MySQL Bugs: #42450: ndbmtd crash with error 2341 Internal program error

Bug #42450	ndbmtd crash with error 2341 Internal program error
Submitted:	29 Jan 2009 13:52	Modified:	31 Jan 2009 23:28
Reporter:	Guido Ostkamp	Email Updates:
Status:	Closed	Impact on me:	None
Category:	MySQL Cluster: Cluster (NDB) storage engine	Severity:	S1 (Critical)
Version:	6.4.2	OS:	Solaris
Assigned to:		CPU Architecture:	Any

Description:
Hello,

during tests with MySQL Cluster the ndbmtd crashes with

2009-01-29 14:23:56 [ndbd] INFO     -- LocalProxy.cpp
2009-01-29 14:23:56 [ndbd] INFO     -- DBLQH (Line: 558) 0x0000000a
2009-01-29 14:23:56 [ndbd] INFO     -- Error handler shutting down system
2009-01-29 14:23:56 [ndbd] INFO     -- Error handler shutdown completed - exiting
2009-01-29 14:24:01 [ndbd] ALERT    -- Node 2: Forced node shutdown completed. Caused by error 2341: 'Internal program error (failed ndbrequire)(
Internal error, programming error or missing error message, please report a bug). Temporary error, restart node'.

We are using revid jonathan.miller@sun.com-20090128150430-4gcp8g81gky8bgkg dated 2009-09-21 from repo mysql-5.1-telco-6.4 compiled with Solaris Workshop 12 as follows:

CC=cc CXX=CC CFLAGS="-xO5 -fast -g -mt -m64" CXXFLAGS="-xO5 -fast -g -mt -m64" ./configure --prefix=<somepath> --with-plugins=all --without-docs --without-man --with-ndbmtd

Regards

Guido Ostkamp

How to repeat:
The test is repeatable as follows:

* Run 2 node system with ndbmtd
* kill -9 ndbmtd on node 2
* Run insert/delete requests in a loop on node 1
* While executing requests, restart node 2
* During restart again kill ndbmtd on node 2
* Now ndmtd crashes on node 1

Though it crashes, we do not get any coredumps.

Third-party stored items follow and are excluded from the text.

Context: an optimization exercise on an open-source flow, tuned for small area, a short achievable clock period and few clock cycles per item. The choices shown serve that exercise and are no tape-out recipe.
Where RTL was checked, it was by simulation tests only, not by an equivalence proof against the original.
Function not checked in run 1: the RTL went through the layout flow alone.

==> flow/design.v (outline; a module is shown in full before it is edited, if it fits) <==
// module iirdf2_sat: 28 lines
// module iirdf2_sum_p: 1355 lines
// module iirdf2_sum_r: 624 lines
// module iirdf2_sum_w: 722 lines
// module iirdf2_sum_q: 1426 lines
// module iirdf2_sum_y: 724 lines
// module iir_direct_form_two_filter: 119 lines
module iir_direct_form_two_filter (
    input  logic                                   aclk,
    input  logic                                   aresetn,
    input  logic                                   s_valid,
    output logic                                   s_ready,
    input  logic signed [iirdf2_pkg::SAMPLE_W-1:0] s_sample_in,
    output logic                                   m_valid,
    input  logic                                   m_ready,
    output logic signed [iirdf2_pkg::SAMPLE_W-1:0] m_sample_out,
    output logic                                   m_clipped,
    input  logic                                   cfg_wr_en,
    input  logic [iirdf2_pkg::REG_IDX_W-1:0]       cfg_index,
    input  logic [iirdf2_pkg::COEF_W-1:0]          cfg_data
);
  // ...
==> flow/flow/run.sh <==
#!/bin/bash
# Standard layout, with one netlist step between synthesis and floorplan:
# flow/polarity.py re-assigns the polarity of the full adders (and xor/xnor
# gates) of the synthesized netlist to drop most inverters between them.
# Registers and ports are left as they are.
set -euo pipefail
R=orfs/results/${FLOW_PLATFORM}/iir_direct_form_two_filter/base
bash standard.sh synth > synth.log 2>&1
cp $R/1_2_yosys.v 1_2_yosys.orig.v
python3 flow/polarity.py 1_2_yosys.orig.v $R/1_2_yosys.v 300000 > polarity.log 2>&1
rm -f $R/1_synth.odb $R/1_synth.sdc
bash standard.sh > layout.log 2>&1
==> flow/flow/polarity.py <==
#!/usr/bin/env python3
"""Re-assign full-adder polarities in a flat sky130 Yosys netlist to remove
inverters between full adders. A full adder is self-dual:
FA(~a, ~b, ~c) = (~sum, ~cout), so each fa cell may compute on complemented
inputs and outputs. Inverters are then rebuilt where a consumer needs the
other polarity of a signal.

usage: polarity.py in.v out.v
"""
import re, sys, collections

src = open(sys.argv[1]).read()
m = re.search(r'\bmodule\s+(\S+)\s*\((.*?)\);', src, re.S)
body_start = m.end()
end = src.rindex('endmodule')
head, body, tail = src[:body_start], src[body_start:end], src[end:]

# split body into statements
stmts = []
for st in re.split(r';\s*\n', body):
    if st.strip():
        stmts.append(st.strip() + ' ;')

cell_re = re.compile(r'^(?:\(\*.*?\*\)\s*)*(sky130_fd_sc_hd__\w+)\s+(\S+)\s*\((.*)\)\s*;$', re.S)
pin_re = re.compile(r'\.(\w+)\(\s*([^()]*?)\s*\)')
OUT = {'X', 'Y', 'Q', 'Q_N', 'SUM', 'COUT', 'HI', 'LO'}

cells = []      # dicts: type, name, pins(dict), idx
other = []      # non-cell statements (wire decls, assigns)
for st in stmts:
    mm = cell_re.match(st)
    if mm:
        typ, name, pins = mm.group(1), mm.group(2), mm.group(3)
        cells.append({'type': typ, 'name': name,
                      'pins': dict(pin_re.findall(pins))})
    else:
        other.append(st)

INV = re.compile(r'sky130_fd_sc_hd__(inv|clkinv)_\d+$')
FA = re.compile(r'sky130_fd_sc_hd__fa_\d+$')
XR = re.compile(r'sky130_fd_sc_hd__x(n?)or2_(\d+)$')

driver = {}
loads = collections.defaultdict(list)   # net -> [(cell idx, pin)]
for i, c in enumerate(cells):
    for p, n in c['pins'].items():
        if p in OUT:
            driver[n] = (i, p)
        else:
            loads[n].append((i, p))

# nets used by assigns / ports count as fixed-polarity consumers
fixed_nets = set()
for st in other:
    if st.startswith('assign'):
        for n in re.findall(r'[\\\w\[\]\.$]+', st):
            fixed_nets.add(n)

for st in other:
    mo = re.search(r'\boutput\s+(?:\[[^\]]*\]\s*)?(\S+)\s*;', st)
    if mo:
        nm = mo.group(1)
        rng = re.search(r'\boutput\s+\[(\d+):(\d+)\]', st)
        if rng:
            hi, lo = int(rng.group(1)), int(rng.group(2))
            for k in range(min(hi, lo), max(hi, lo) + 1):
                fixed_nets.add(f"{nm}[{k}]")
        fixed_nets.add(nm)

def is_inv(i):
    return INV.match(cells[i]['type']) is not None

# base signal: strip inverter chains
def base(net):
    par = 0
    seen = 0
    while net in driver and is_inv(driver[net][0]) and seen < 10:
        net = cells[driver[net][0]]['pins']['A']
        par ^= 1
        seen += 1
    return net, par

fas = [i for i, c in enumerate(cells) if FA.match(c['type'])]
fa_set = set(fas)
xrs = [i for i, c in enumerate(cells) if XR.match(c['type'])]
xr_set = set(xrs)
pol = {i: 0 for i in fas + xrs}

# consumers: for each base signal, list of (consumer, pin, required parity
# relative to the base signal, fa idx or None)
cons = collections.defaultdict(list)
for i, c in enumerate(cells):
    if is_inv(i):
        continue
    for p, n in c['pins'].items():
        if p in OUT:
            continue
        b, par = base(n)
        cons[b].append((i, p, par))
for n in fixed_nets:
    b, par = base(n)
    cons[b].append((None, None, par))

# source polarity of a base net: 0 unless driven by a flipped FA output
def src_pol(b):
    d = driver.get(b)
    if d and d[0] in pol:
        return pol[d[0]]
    return 0

def need(b):
    """set of physical polarities (relative to the logical base signal)
    that consumers of b need"""
    s = set()
    for (i, p, par) in cons[b]:
        q = par ^ (pol[i] if i in fa_set else 0)
        s.add(q)
    return s

def cost_net(b):
    sp = src_pol(b)
    return sum(1 for q in need(b) if q != sp)

fa_nets = {}
for i in fas:
    c = cells[i]['pins']
    nets = set()
    for p in ('A', 'B', 'CIN'):
        nets.add(base(c[p])[0])
    for p in ('SUM', 'COUT'):
        nets.add(c[p])
    fa_nets[i] = nets

for i in xrs:
    fa_nets[i] = {cells[i]['pins'][p] for p in cells[i]['pins'] if p in OUT}

def local_cost(i):
    return sum(cost_net(b) for b in fa_nets[i])

import random
random.seed(1)
total0 = sum(cost_net(b) for b in cons)
frozen = {driver[n][0] for n in fixed_nets if n in driver}
nodes = [i for i in fas + xrs if i not in frozen]
cur = total0
best = dict(pol); best_cost = cur
T = 2.0
steps = int(sys.argv[3]) if len(sys.argv) > 3 else 300000
for k in range(steps):
    i = nodes[random.randrange(len(nodes))]
    before = local_cost(i)
    pol[i] ^= 1
    d = local_cost(i) - before
    if d <= 0 or random.random() < pow(2.718, -d / T):
        cur += d
        if cur < best_cost:
            best_cost = cur; best = dict(pol)
    else:
        pol[i] ^= 1
    T = max(0.05, 2.0 * (1 - k / steps))
pol = best
for it in range(10 if steps >= 0 else 0):
    changed = 0
    for i in nodes:
        before = local_cost(i)
        pol[i] ^= 1
        if local_cost(i) < before:
            changed += 1
        else:
            pol[i] ^= 1
    if not changed:
        break
total1 = sum(cost_net(b) for b in cons)
old_inv = sum(1 for i in range(len(cells)) if is_inv(i))
sys.stderr.write(f"inverters: {old_inv} in netlist; needed before {total0}, after {total1}; "
                 f"{sum(pol[i] for i in fas)} of {len(fas)} adders, {sum(pol[i] for i in xrs)} of {len(xrs)} xors flipped\n")

# rebuild: drop every inverter, add one inverter per base net whose
# consumers need the other polarity
new_cells = []
inv_of = {}
ninv = 0
def phys(b, q):
    """net carrying base b at physical polarity q"""
    global ninv
    if q == src_pol(b):
        return b
    if b not in inv_of:
        n = f"_polinv{ninv}_"
        inv_of[b] = n
        new_cells.append({'type': 'sky130_fd_sc_hd__inv_1', 'name': f"_polinv_cell{ninv}_",
                          'pins': {'A': b, 'Y': n}, 'new': True})
        ninv += 1
    return inv_of[b]

for i, c in enumerate(cells):
    if is_inv(i):
        y = c['pins']['Y']
        if y in fixed_nets:
            b, par = base(y)
            new_cells.append({'type': c['type'], 'name': c['name'],
                              'pins': {'A': phys(b, par ^ 1), 'Y': y}})
        continue
    pins = dict(c['pins'])
    for p, n in c['pins'].items():
        if p in OUT:
            continue
        b, par = base(n)
        q = par ^ (pol[i] if i in fa_set else 0)
        pins[p] = phys(b, q)
    typ = c['type']
    if i in xr_set and pol[i]:
        mx = XR.match(typ)
        typ = f"sky130_fd_sc_hd__{'x' if mx.group(1) else 'xn'}or2_{mx.group(2)}"
        # xor2 drives X, xnor2 drives Y
        if 'X' in pins:
            pins['Y'] = pins.pop('X')
        else:
            pins['X'] = pins.pop('Y')
    new_cells.append({'type': typ, 'name': c['name'], 'pins': pins})

# nets used by assigns must still carry their original values
extra_assigns = []
for n in fixed_nets:
    if n in driver and (is_inv(driver[n][0]) or (driver[n][0] in pol and pol[driver[n][0]])):
        b, par = base(n)
        extra_assigns.append((n, phys(b, par)))
# remove wires no longer driven? keep declarations (unused wires are fine)
used = set()
for c in new_cells:
    used.update(c['pins'].values())
def keep(st):
    mw = re.search(r'\bwire\s+(\S+)\s*;', st)
    if mw and not st.lstrip().startswith('assign'):
        return mw.group(1) in used or mw.group(1) in fixed_nets
    return True
out = [head]
for st in other:
    if keep(st):
        out.append('  ' + st + '\n')
for n, src_n in extra_assigns:
    pass  # handled below
wires = set(re.findall(r'wire\s+(?:\[[^\]]*\]\s*)?(\S+)\s*;', body))
for c in new_cells:
    if c.get('new'):
        out.append(f"  wire {c['pins']['Y']};\n")
for c in new_cells:
    pins = ',\n'.join(f"    .{p}({n}{' ' if n.startswith(chr(92)) else ''})" for p, n in c['pins'].items())
    nm = c['name'] + (' ' if c['name'].startswith(chr(92)) else '')
    out.append(f"  {c['type']} {nm} (\n{pins}\n  );\n")
out.append(tail)
if extra_assigns:
    sys.stderr.write(f"WARNING: {len(extra_assigns)} assign nets re-polarised\n")
open(sys.argv[2], 'w').write(''.join(out))
==> flow/standard.sh <==
#!/bin/bash
# synth_recipe.tcl (not shown) runs the flow's synth.tcl, then flattens the netlist and writes it again
# the make line also repeats each setting of config.mk as NAME=value (left out here)
make -C /OpenROAD-flow-scripts/flow DESIGN_CONFIG=/design/flow/config.mk WORK_HOME=/design/flow/orfs CLKGATE_MAP_FILE= SYNTH_SCRIPT=/design/flow/synth_recipe.tcl "${@:-finish}"
==> flow/config.mk <==
export PLATFORM = sky130hd
export DESIGN_NAME = iir_direct_form_two_filter
export DESIGN_NICKNAME = iir_direct_form_two_filter
export VERILOG_FILES = /design/flow/design.v
export SDC_FILE = /design/flow/constraint.sdc
export NUM_CORES = 4
export LEC_CHECK = 0
export ABC_AREA = 1
export CAP_MARGIN = 20
export CELL_PAD_IN_SITES_DETAIL_PLACEMENT = 1
export CORE_MARGIN = 2
export CORE_UTILIZATION = 40
export PLACE_DENSITY = 0.5
export SETUP_SLACK_MARGIN = 3.2
export SLEW_MARGIN = 20
==> flow/constraint.sdc <==
create_clock -name core_clock -period 9.0 [get_ports {aclk}]
set_input_delay 1.8000 -clock core_clock [delete_from_list [all_inputs] [get_ports {aclk}]]
set_output_delay 1.8000 -clock core_clock [all_outputs]
set_load 0.01 [all_outputs]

can you please upload config and logs/tracefiles
- cluster log
- error-logs
- tracefiles
- config.ini

/Jonas

Hi,

thanks for your bug report. Can you send us all log-, trace- and config- files ideally retrieved and packed with ndb_error_reporter tool?

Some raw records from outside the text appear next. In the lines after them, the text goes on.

From an optimization exercise on the open Yosys and OpenROAD flow, aimed at small area, a short achievable clock period and few clock cycles per item; shortcuts taken in it are not production practice. The RTL was checked by simulation tests, not by an equivalence proof against the original design.

==> trial 2 <==
==> flow/design.v <==
`timescale 1ns/1ps
`default_nettype none
module mem_island_top (
   input  wire logic         clk_i,
   input  wire logic         rst_ni,
   input  wire logic         narrow_req_i,
   output      logic         narrow_gnt_o,
   input  wire logic [15:0]  narrow_addr_i,
   input  wire logic         narrow_we_i,
   input  wire logic [31:0]  narrow_wdata_i,
   input  wire logic [3:0]   narrow_strb_i,
   output      logic         narrow_rvalid_o,
   output      logic [31:0]  narrow_rdata_o,
   input  wire logic         wide_req_i,
   output      logic         wide_gnt_o,
   input  wire logic [15:0]  wide_addr_i,
   input  wire logic         wide_we_i,
   input  wire logic [63:0]  wide_wdata_i,
   input  wire logic [7:0]   wide_strb_i,
   output      logic         wide_rvalid_o,
   output      logic [63:0]  wide_rdata_o
);
   logic [127:0][31:0] mem_q;
   logic        n_nogo_q, n_acc;
   logic        n_v_q;
   logic [31:0] n_wd_q;
   logic [7:0][3:0] n_lo_st_q;    
   logic [15:0]     n_hi_q;       
   logic [1:0][3:0] n_bsel_q;     
   logic [7:0]      n_bank_q;     
   logic [7:0]  n_lo_oh;
   logic [15:0] n_hi_oh;
   logic        n_wr_nxt, n_rd_nxt;
   assign narrow_gnt_o = ~n_nogo_q;
   assign n_acc        = narrow_req_i & ~n_nogo_q;
   assign n_wr_nxt     = n_acc &  narrow_we_i;
   assign n_rd_nxt     = n_acc & ~narrow_we_i;
   always_comb begin
      n_lo_oh = '0;
      n_hi_oh = '0;
      n_lo_oh[narrow_addr_i[4:2]] = 1'b1;
      n_hi_oh[narrow_addr_i[8:5]] = 1'b1;
   end
   always_ff @(posedge clk_i or negedge rst_ni) begin
      if (!rst_ni) n_v_q <= 1'b0;
      else         n_v_q <= n_acc;
   end
   always_ff @(posedge clk_i) begin
      n_wd_q <= narrow_wdata_i;
      n_hi_q <= n_hi_oh;
      for (int l = 0; l < 8; l++) begin
         n_lo_st_q[l] <= {4{n_wr_nxt & n_lo_oh[l]}} & narrow_strb_i;
         n_bank_q[l]  <= n_rd_nxt & n_lo_oh[l];
      end
      for (int p = 0; p < 2; p++) begin
         n_bsel_q[p] <= {4{n_wr_nxt & (narrow_addr_i[2] == p[0])}} & narrow_strb_i;
      end
   end
   logic        w_v_q, w_we_q;
   logic [5:0]  w_a_q;
   logic [63:0] w_wd_q;
   logic [7:0]  w_st_q;
   logic        w_acc, w_adv, w_blk_q, w_blk_nxt;
   logic [1:0]  w_lost_q;
   logic        wv_nxt, wwe_nxt;
   logic [5:0]  wa_nxt;
   logic [63:0] wwd_nxt;
   logic [7:0]  wst_nxt;
   assign wide_gnt_o = ~w_blk_q;
   assign w_acc      = wide_req_i & ~w_blk_q;
   assign w_adv      = ~w_blk_q;
   always_comb begin
      if (!w_adv) begin
         wv_nxt  = w_v_q;
         wwe_nxt = w_we_q;
         wa_nxt  = w_a_q;
         wwd_nxt = w_wd_q;
         wst_nxt = w_st_q;
      end else begin
         wv_nxt  = w_acc;
         wwe_nxt = wide_we_i;
         wa_nxt  = wide_addr_i[8:3];
         wwd_nxt = wide_wdata_i;
         wst_nxt = wide_strb_i;
      end
   end
   logic [3:0] wst_half_nxt;
   assign wst_half_nxt = narrow_addr_i[2] ? wst_nxt[7:4] : wst_nxt[3:0];
   assign w_blk_nxt = n_acc & wv_nxt &
                      ((~narrow_we_i & ~wwe_nxt & (narrow_addr_i[4:3] == wa_nxt[1:0])) |
                       ( narrow_we_i &  wwe_nxt & |(narrow_strb_i & wst_half_nxt)));
   always_ff @(posedge clk_i or negedge rst_ni) begin
      if (!rst_ni) begin
         w_v_q    <= 1'b0;
         w_blk_q  <= 1'b0;
         w_lost_q <= '0;
         n_nogo_q <= 1'b0;
      end else begin
         w_v_q   <= wv_nxt;
         w_blk_q <= w_blk_nxt;
         if (w_blk_q) begin
            if (w_lost_q != 2'd3) w_lost_q <= w_lost_q + 2'd1;
         end else begin
            w_lost_q <= '0;
         end
         n_nogo_q <= w_blk_q & (w_lost_q >= 2'd2);
      end
   end
   always_ff @(posedge clk_i) begin
      w_we_q <= wwe_nxt;
      w_a_q  <= wa_nxt;
      w_wd_q <= wwd_nxt;
      w_st_q <= wst_nxt;
   end
   logic [3:0][1:0][3:0] w_lo_st_q;    
   logic [15:0]          w_hi_q;       
   logic [3:0]           w_pair_q;     
   logic [3:0]           w_m_oh;
   logic [15:0]          w_hi_oh;
   always_comb begin
      w_m_oh  = '0;
      w_hi_oh = '0;
      w_m_oh[wa_nxt[1:0]]  = 1'b1;
      w_hi_oh[wa_nxt[5:2]] = 1'b1;
   end
   always_ff @(posedge clk_i) begin
      w_hi_q   <= w_hi_oh;
      w_pair_q <= w_m_oh;
      for (int m = 0; m < 4; m++) begin
         for (int h = 0; h < 2; h++) begin
            w_lo_st_q[m][h] <= {4{wv_nxt & wwe_nxt & w_m_oh[m]}} & wst_nxt[4*h +: 4];
         end
      end
   end
   logic [1:0][31:0] bus_d;
   logic [15:0]      w_hi_ok;
   assign w_hi_ok = w_hi_q & {16{~w_blk_q}};
   always_comb begin
      for (int p = 0; p < 2; p++) begin
         for (int j = 0; j < 4; j++) begin
            bus_d[p][8*j +: 8] = n_bsel_q[p][j] ? n_wd_q[8*j +: 8] : w_wd_q[32*p + 8*j +: 8];
         end
      end
   end
   for (genvar w = 0; w < 128; w++) begin : gen_word
      for (genvar j = 0; j < 4; j++) begin : gen_byte
         logic en;
         assign en = (n_lo_st_q[w % 8][j] & n_hi_q[w / 8]) |
                     (w_lo_st_q[(w % 8) / 2][w % 2][j] & w_hi_ok[w / 8]);
         always_ff @(posedge clk_i) begin
            if (en) mem_q[w][8*j +: 8] <= bus_d[w % 2][8*j +: 8];
         end
      end
   end
   logic [7:0][15:0] row_oh_q;
   always_ff @(posedge clk_i) begin
      for (int b = 0; b < 8; b++) begin
         if (n_rd_nxt && n_lo_oh[b]) row_oh_q[b] <= n_hi_oh;
         else                        row_oh_q[b] <= w_hi_oh;
      end
   end
   logic [7:0][31:0] bank_out;
   always_comb begin
      for (int b = 0; b < 8; b++) begin
         bank_out[b] = '0;
         for (int r = 0; r < 16; r++) begin
            bank_out[b] = bank_out[b] | (mem_q[r*8 + b] & {32{row_oh_q[b][r]}});
         end
      end
   end
   logic [31:0] n_rdata_d;
   logic [63:0] w_rdata_d;
   always_comb begin
      n_rdata_d = '0;
      w_rdata_d = '0;
      for (int b = 0; b < 8; b++) begin
         n_rdata_d = n_rdata_d | (bank_out[b] & {32{n_bank_q[b]}});
      end
      for (int m = 0; m < 4; m++) begin
         w_rdata_d = w_rdata_d | ({bank_out[2*m+1], bank_out[2*m]} & {64{w_pair_q[m]}});
      end
   end
   logic        n_rv_q, w_rv_q;
   logic [31:0] n_rdata_q;
   logic [63:0] w_rdata_q;
   always_ff @(posedge clk_i or negedge rst_ni) begin
      if (!rst_ni) begin
         n_rv_q <= 1'b0;
         w_rv_q <= 1'b0;
      end else begin
         n_rv_q <= n_v_q;
         w_rv_q <= w_v_q & ~w_blk_q;
      end
   end
   always_ff @(posedge clk_i) begin
      n_rdata_q <= n_rdata_d;
      w_rdata_q <= w_rdata_d;
   end
   assign narrow_rvalid_o = n_rv_q;
   assign narrow_rdata_o  = n_rdata_q;
   assign wide_rvalid_o   = w_rv_q;
   assign wide_rdata_o    = w_rdata_q;
endmodule
`default_nettype wire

Out of curiosity / for your information: --with-ndbmtd is not really a supported option and will simply be ignored. We build both ndbd and ndbmtd automatically.

Bernd

Requested debug data has been uploaded to bug-data-42450.tar.gz.

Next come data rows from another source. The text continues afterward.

This design comes from an exercise in tuning for small area, a short achievable clock period and few clock cycles per item on the open sky130 flow, not from production work. In this exercise RTL edits were held to simulation tests only and were not proved equivalent to the original. No activity file was given, so power comes from the tool's default toggle rates.

--- config.mk ---
export PLATFORM = sky130hd
export DESIGN_NAME = scan_disk_scheduler_top
export DESIGN_NICKNAME = scan_disk_scheduler_top
export VERILOG_FILES = /design/flow/design.v
export SDC_FILE = /design/flow/constraint.sdc
export NUM_CORES = 4
export LEC_CHECK = 0
export CAP_MARGIN = 20
export CORE_MARGIN = 2
export CORE_UTILIZATION = 40
export SLEW_MARGIN = 20
--- run.sh ---
#!/bin/bash
# synth_recipe.tcl (not shown) runs the flow's synth.tcl, then flattens the netlist and writes it again
# the make line also repeats each setting of config.mk as NAME=value (left out here)
make -C /OpenROAD-flow-scripts/flow DESIGN_CONFIG=/design/flow/config.mk WORK_HOME=/design/flow/orfs CLKGATE_MAP_FILE= SYNTH_SCRIPT=/design/flow/synth_recipe.tcl finish
--- constraint.sdc ---
create_clock -name core_clock -period 8.0 [get_ports {clock}]
set_input_delay 1.6000 -clock core_clock [delete_from_list [all_inputs] [get_ports {clock}]]
set_output_delay 1.6000 -clock core_clock [all_outputs]
set_load 0.01 [all_outputs]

Please note that ndb_error_reporter failed to collect that data.
It was called with 'ndb_error_reporter config.ini root' on 
management console and seemed to be copying the files but then
ended in creating a 0 byte tarball (14 bytes in bzipped form).

Regards

Guido Ostkamp

Just to avoid confusion:

When I talk of node 1 in error description this means NDB node 2; and node 2 means NDB node 3. NDB node 1 is cluster console with NDB management daemon.

looks like a simple fix.
LocalProxy.cpp tries to keep of alive nodes.
But fail to handle case where NODE_FAILREP is sent wo/ a preceeding INCL_NODEREQ
(which can happen if node fails shortly after sp1)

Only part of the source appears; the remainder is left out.